At the forefront of Let the Sunshine In (2017) is the one-sided nature of romantic relationships — the way men project onto women, seeing them not as independent agents with their own thoughts and desires but merely as reflections of their own needs and insecurities. There is a significant undercurrent of masochism to Isabelle’s pursuit of love — at one point, she confesses to a female friend that she can only achieve orgasm with one of her wealthy lovers by thinking about her own disgust at his narcissism and greed. Each encounter provides a small charge of ecstasy that quickly dissipates, and it is this chemical charge that propels Isabelle forward from disappointment to disappointment. In her pursuit of mutually satisfying affection, she instead only re-affirms her own isolation rather than quelling it. Isabelle is one of the richest and most fully realized protagonists in Denis’ body of work — aggressive yet vulnerable, self-pitying without being pathetic, self-aware yet unable to take the steps necessary to improve her situation, solipsistic yet oddly noble. Denis’ agile handheld camerawork remains remarkably attuned to the natural rhythms of everyday conversation and the nuances of body language, framing the characters in roomy wide shots (Denis tends to eschew conventional cutting in favor of continuous slow pans that keep the flow of the performances uninterrupted).

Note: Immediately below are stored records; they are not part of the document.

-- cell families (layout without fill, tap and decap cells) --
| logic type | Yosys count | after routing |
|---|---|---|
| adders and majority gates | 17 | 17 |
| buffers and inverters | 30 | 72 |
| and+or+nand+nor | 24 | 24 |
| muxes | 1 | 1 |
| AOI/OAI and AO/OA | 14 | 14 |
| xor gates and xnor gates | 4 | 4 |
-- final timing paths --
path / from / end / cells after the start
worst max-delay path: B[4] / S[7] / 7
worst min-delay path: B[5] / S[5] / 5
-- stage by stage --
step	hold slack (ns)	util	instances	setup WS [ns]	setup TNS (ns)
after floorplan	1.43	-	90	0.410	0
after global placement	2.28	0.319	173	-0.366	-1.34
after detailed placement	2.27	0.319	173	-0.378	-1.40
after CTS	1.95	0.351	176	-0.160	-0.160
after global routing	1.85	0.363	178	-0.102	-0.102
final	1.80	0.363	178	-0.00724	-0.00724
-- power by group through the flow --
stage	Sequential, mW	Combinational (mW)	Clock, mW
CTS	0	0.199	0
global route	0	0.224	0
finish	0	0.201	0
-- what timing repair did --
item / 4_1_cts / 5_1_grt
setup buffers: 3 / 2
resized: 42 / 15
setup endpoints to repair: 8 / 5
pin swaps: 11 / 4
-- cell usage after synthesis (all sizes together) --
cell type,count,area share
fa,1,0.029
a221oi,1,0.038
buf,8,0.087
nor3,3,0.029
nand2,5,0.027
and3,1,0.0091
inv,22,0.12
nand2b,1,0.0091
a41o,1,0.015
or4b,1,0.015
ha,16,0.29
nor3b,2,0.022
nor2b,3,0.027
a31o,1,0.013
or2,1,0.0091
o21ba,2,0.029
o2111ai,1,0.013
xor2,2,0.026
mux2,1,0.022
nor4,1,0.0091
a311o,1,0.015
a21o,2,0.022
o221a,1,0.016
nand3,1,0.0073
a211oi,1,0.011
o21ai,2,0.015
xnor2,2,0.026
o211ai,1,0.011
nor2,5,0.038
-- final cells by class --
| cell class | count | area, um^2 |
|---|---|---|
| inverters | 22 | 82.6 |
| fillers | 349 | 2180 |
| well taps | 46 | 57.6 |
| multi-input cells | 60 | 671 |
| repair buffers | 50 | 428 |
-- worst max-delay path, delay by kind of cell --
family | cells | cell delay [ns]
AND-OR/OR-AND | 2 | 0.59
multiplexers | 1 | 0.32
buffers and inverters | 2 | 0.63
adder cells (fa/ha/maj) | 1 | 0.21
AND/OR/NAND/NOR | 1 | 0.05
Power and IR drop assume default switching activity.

Barthes’ work is a kaleidoscope of perspectives drawn from various philosophers and writers, yet Denis’ close attention to the intricacies of environment, gesture, and texture grounds these intellectual musings firmly in the sensuality of lived experience, resulting in some moments of ecstatic, fleeting beauty in what is otherwise a cynical film: extended sequences of Isabelle splashing paint on a giant canvas; an impromptu dance sequence between Isabelle and a stranger at a dingy nightclub set to Ella James’ “At Last” (providing further evidence that Denis is the greatest living filmmaker at crafting dance sequences). Isabelle’s inability to sustain such moments of elation for a lengthy period of time, coupled with a refusal to settle for a more quotidian form of romance, is the crux of her malaise. This tension between euphoria and the everyday is established in the very first scene, which sees a bout of passionate sex between Isabelle and a beau interrupted by his inability to climax. His resulting insecurity leads him to probe her about the sexual prowess of her ex-boyfriends, killing off the last traces of sexual energy that remained.

Juliette Binoche as Isabelle in Claire Denis’ “Let the Sunshine In.” Courtesy of Sundance Selects. A Sundance Selects release.
Let the Sunshine In marks Denis’ second foray into digital cinematography, following 2013’s Bastards, yet here the oppressive nocturnal cityscapes have been replaced with a much warmer, diurnal palette — all sunlit street corners and bar floors glistening with reflected light from wine bottles and glass surfaces. Yet, despite the apparently lighter tone, Denis’ jabs at the insularity and solipsism of Isabelle’s upper-middle-class milieu can be as lacerating as the satire of the monstrosities of late capitalist entrepreneurs in that earlier film. Like Maurice Pialat and Philippe Garrel (whose recent Lover for a Day bears more than a passing resemblance to Let the Sunshine In), Denis is a filmmaker of radical economy and ellipses. The film is thoroughly grounded in Isabelle’s perspective, but the other periphery characters seem to be just as full and complete. A single interstitial shot being enough to evoke an entire inner life, as if any character (no matter how minor) could be the subject of an entire separate feature. This is a decidedly skeptical film, with one of the most comically bleak endings in recent memory, yet it radiates a sense of empathy and generosity that feels uniquely Denis’.
Let the Sunshine In opens April 27 at the IFC Center and the Film Society of Lincoln Center.